3.4 Drug-Receptor Theory

Receptor theory provides the quantitative framework for understanding how drugs bind to receptors and produce biological effects. From Clark's occupancy theory (1933) through the operational model of Black & Leff (1983), these models underpin all of modern pharmacology.

Historical Development

1878

Langley proposes "receptive substance" concept based on curare and nicotine experiments on frog muscle.

1905

Ehrlich coins "receptor" and states: "Corpora non agunt nisi fixata" (substances do not act unless bound).

1933

A.J. Clark publishes occupancy theory: response proportional to fraction of receptors occupied.

1954

Ariens introduces intrinsic activity (alpha) to explain partial agonists.

1956

Stephenson introduces efficacy concept: maximal response needs only fractional occupancy (spare receptors).

1959

Schild develops quantitative analysis of competitive antagonism.

1983

Black & Leff publish the operational model unifying agonism and antagonism in one equation.

Derivation 1: Clark's Occupancy Theory

Clark assumed that the biological response is directly proportional to the fraction of receptors occupied by the agonist. We derive this from mass-action kinetics.
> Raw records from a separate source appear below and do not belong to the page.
This design comes from an exercise in tuning for small area on the open sky130 flow, not from production work. The RTL was checked by simulation tests, not by an equivalence proof against the original design. Power figures rest on the tool's default switching activity, not on a simulated workload.

== run A ==
// sensor_core
module sensor_core (
    input  wire        clk,
    input  wire        rst,             
    input  wire        start,
    input  wire [15:0] desc,
    input  wire        ld_we,           
    input  wire        ld_len_we,       
    input  wire        ld_tx,           
    input  wire [4:0]  ld_addr,
    input  wire [7:0]  ld_data,
    input  wire [6:0]  rd_addr,
    output reg  [15:0] rd_data,
    output wire [15:0] status,
    output wire [2:0]  ph,
    output wire        bus_req,
    output wire [6:0]  bus_addr,
    output wire [3:0]  bus_wlen,
    output wire [63:0] bus_wdata,
    output wire [5:0]  bus_rlen,
    input  wire        bus_rvalid,
    input  wire [7:0]  bus_rdata,
    input  wire        bus_done,
    input  wire        bus_err,
    output wire        tmr_run,
    input  wire        tmr_exp
);
Size in the first run: ~1700 cells after synthesis, about 590 flip-flops.
Settings: LEC_CHECK=0, CAP_MARGIN=20, CORE_MARGIN=2, CORE_UTILIZATION=60, SLEW_MARGIN=20, SYNTH_HIERARCHICAL=1; clock period 10.0 ns.
standard.sh (not shown) runs the stock make flow with config.mk's settings and CLKGATE_MAP_FILE= SYNTH_SCRIPT=/design/flow/synth_recipe.tcl, a recipe that flattens the netlist after the stock synthesis.
==> flow/flow/run.sh <==
#!/bin/bash
# Own flow: the standard layout (standard.sh) with these changes:
#  - synthesis: ABC maps the combinational logic with the area-oriented script
#    in area.abc instead of ORFS's speed script.  Registers are mapped by ORFS's
#    dfflibmap before ABC runs, so they keep the standard synthesis's cells and
#    names; everything else in synthesis is the standard flow's own script.
#  - port buffers: every input and output port still gets a buffer, but the
#    smallest buffer cell is used.
#  - clock tree: the arguments in cts.args (no dummy loads; clkbuf_8 leaf
#    buffers in clusters of at most 16 sinks and 50 um).
# Every tool's output goes to a log file in the work folder:
#   synth.log (yosys, via make synth), layout.log (the rest, via make finish);
#   ORFS's per-step logs are under orfs/logs/.
set -euo pipefail
W=$(pwd)
F=$W/flow
# ORFS's synth.tcl with only the ABC call changed
sed 's|log_cmd abc {\*}\$abc_args|log_cmd abc -script '"$F"'/area.abc {*}$lib_args {*}$lib_dont_use_args|' \
    "$FLOW_HOME/scripts/synth.tcl" > "$W/synth_area.tcl"
grep -q 'area.abc' "$W/synth_area.tcl"
# The standard flow's synthesis script (synth -nofsm -noshare, flatten, rename), sourcing the copy above
sed "s|\$::env(SCRIPTS_DIR)/synth.tcl|$W/synth_area.tcl|" synth_recipe.tcl > "$W/own_synth.tcl"
grep -q 'synth_area.tcl' "$W/own_synth.tcl"
bash standard.sh SYNTH_SCRIPT="$W/own_synth.tcl" synth > "$W/synth.log" 2>&1
bash standard.sh "BUFFER_PORTS_ARGS=-buffer_cell sky130_fd_sc_hd__buf_1" \
    "CTS_ARGS=$(tr '\n' ' ' < "$F/cts.args")" finish > "$W/layout.log" 2>&1
test -f "$W/out/final.def"
==> flow/flow/area.abc <==
strash
&get -n
&fraig -x
&put
scorr
dc2
strash
&get -n
&deepsyn -T 20
&put
dch -f
amap
==> flow/flow/cts.args <==
-sink_clustering_enable -repair_clock_nets -dont_use_dummy_load -sink_clustering_size 16 -sink_clustering_max_diameter 50 -buf_list {sky130_fd_sc_hd__clkbuf_8}
Modified inputs, run K compared to run A
- swapping 60 for 70 in CORE_UTILIZATION
diff --git a/flow/flow/run.sh b/flow/flow/run.sh
--- a/flow/flow/run.sh
+++ b/flow/flow/run.sh
@@ -8,4 +8,3 @@
 #    smallest buffer cell is used.
-#  - clock tree: the arguments in cts.args (no dummy loads; clkbuf_8 leaf
-#    buffers in clusters of at most 16 sinks and 50 um).
+#  - clock tree: the arguments in cts.args (no dummy loads, larger clusters).
 # Every tool's output goes to a log file in the work folder:
Having completed the whole flow, run K delivered a layout that passed the timing, design-rule and antenna checks. Run K: total number of tap cells 13% below run A. [run K vs run A] number of ordinary and repair buffers in the finished layout: higher in run K. The number of vias in the routed layout in run K was higher than what run A gave.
Step 1: The Binding Equilibrium

A drug A binds to receptor R to form complex AR:

$ A + R \underset{k_{-1}}{\overset{k_1}{\rightleftharpoons}} AR $

At equilibrium, the rate of association equals the rate of dissociation:

$ k_1[A][R] = k_{-1}[AR] $

Step 2: Define the Dissociation Constant

Rearranging for the equilibrium dissociation constant K_D:

$ K_D = \frac{k_{-1}}{k_1} = \frac{[A][R]}{[AR]} $

K_D has units of concentration (typically nM or uM). A smaller K_D means higher affinity.

Step 3: Conservation of Receptors

Total receptors R_T = free receptors + occupied receptors:

$ [R_T] = [R] + [AR] \quad \Rightarrow \quad [R] = [R_T] - [AR] $

Step 4: Solve for Fractional Occupancy

Substituting [R] = [R_T] - [AR] into the K_D expression:

$ K_D = \frac{[A]([R_T] - [AR])}{[AR]} = \frac{[A][R_T]}{[AR]} - [A] $

$ K_D + [A] = \frac{[A][R_T]}{[AR]} $

$ \frac{[AR]}{[R_T]} = \frac{[A]}{K_D + [A]} $

Clark's Occupancy Equation

Assuming response is proportional to occupancy:

$ \frac{E}{E_{max}} = \frac{[AR]}{[R_T]} = \frac{[A]}{K_D + [A]} $

This is a rectangular hyperbola (identical in form to the Michaelis-Menten equation). When [A] = K_D, the occupancy is exactly 50%. The equation predicts that EC_50 = K_D under Clark's assumptions.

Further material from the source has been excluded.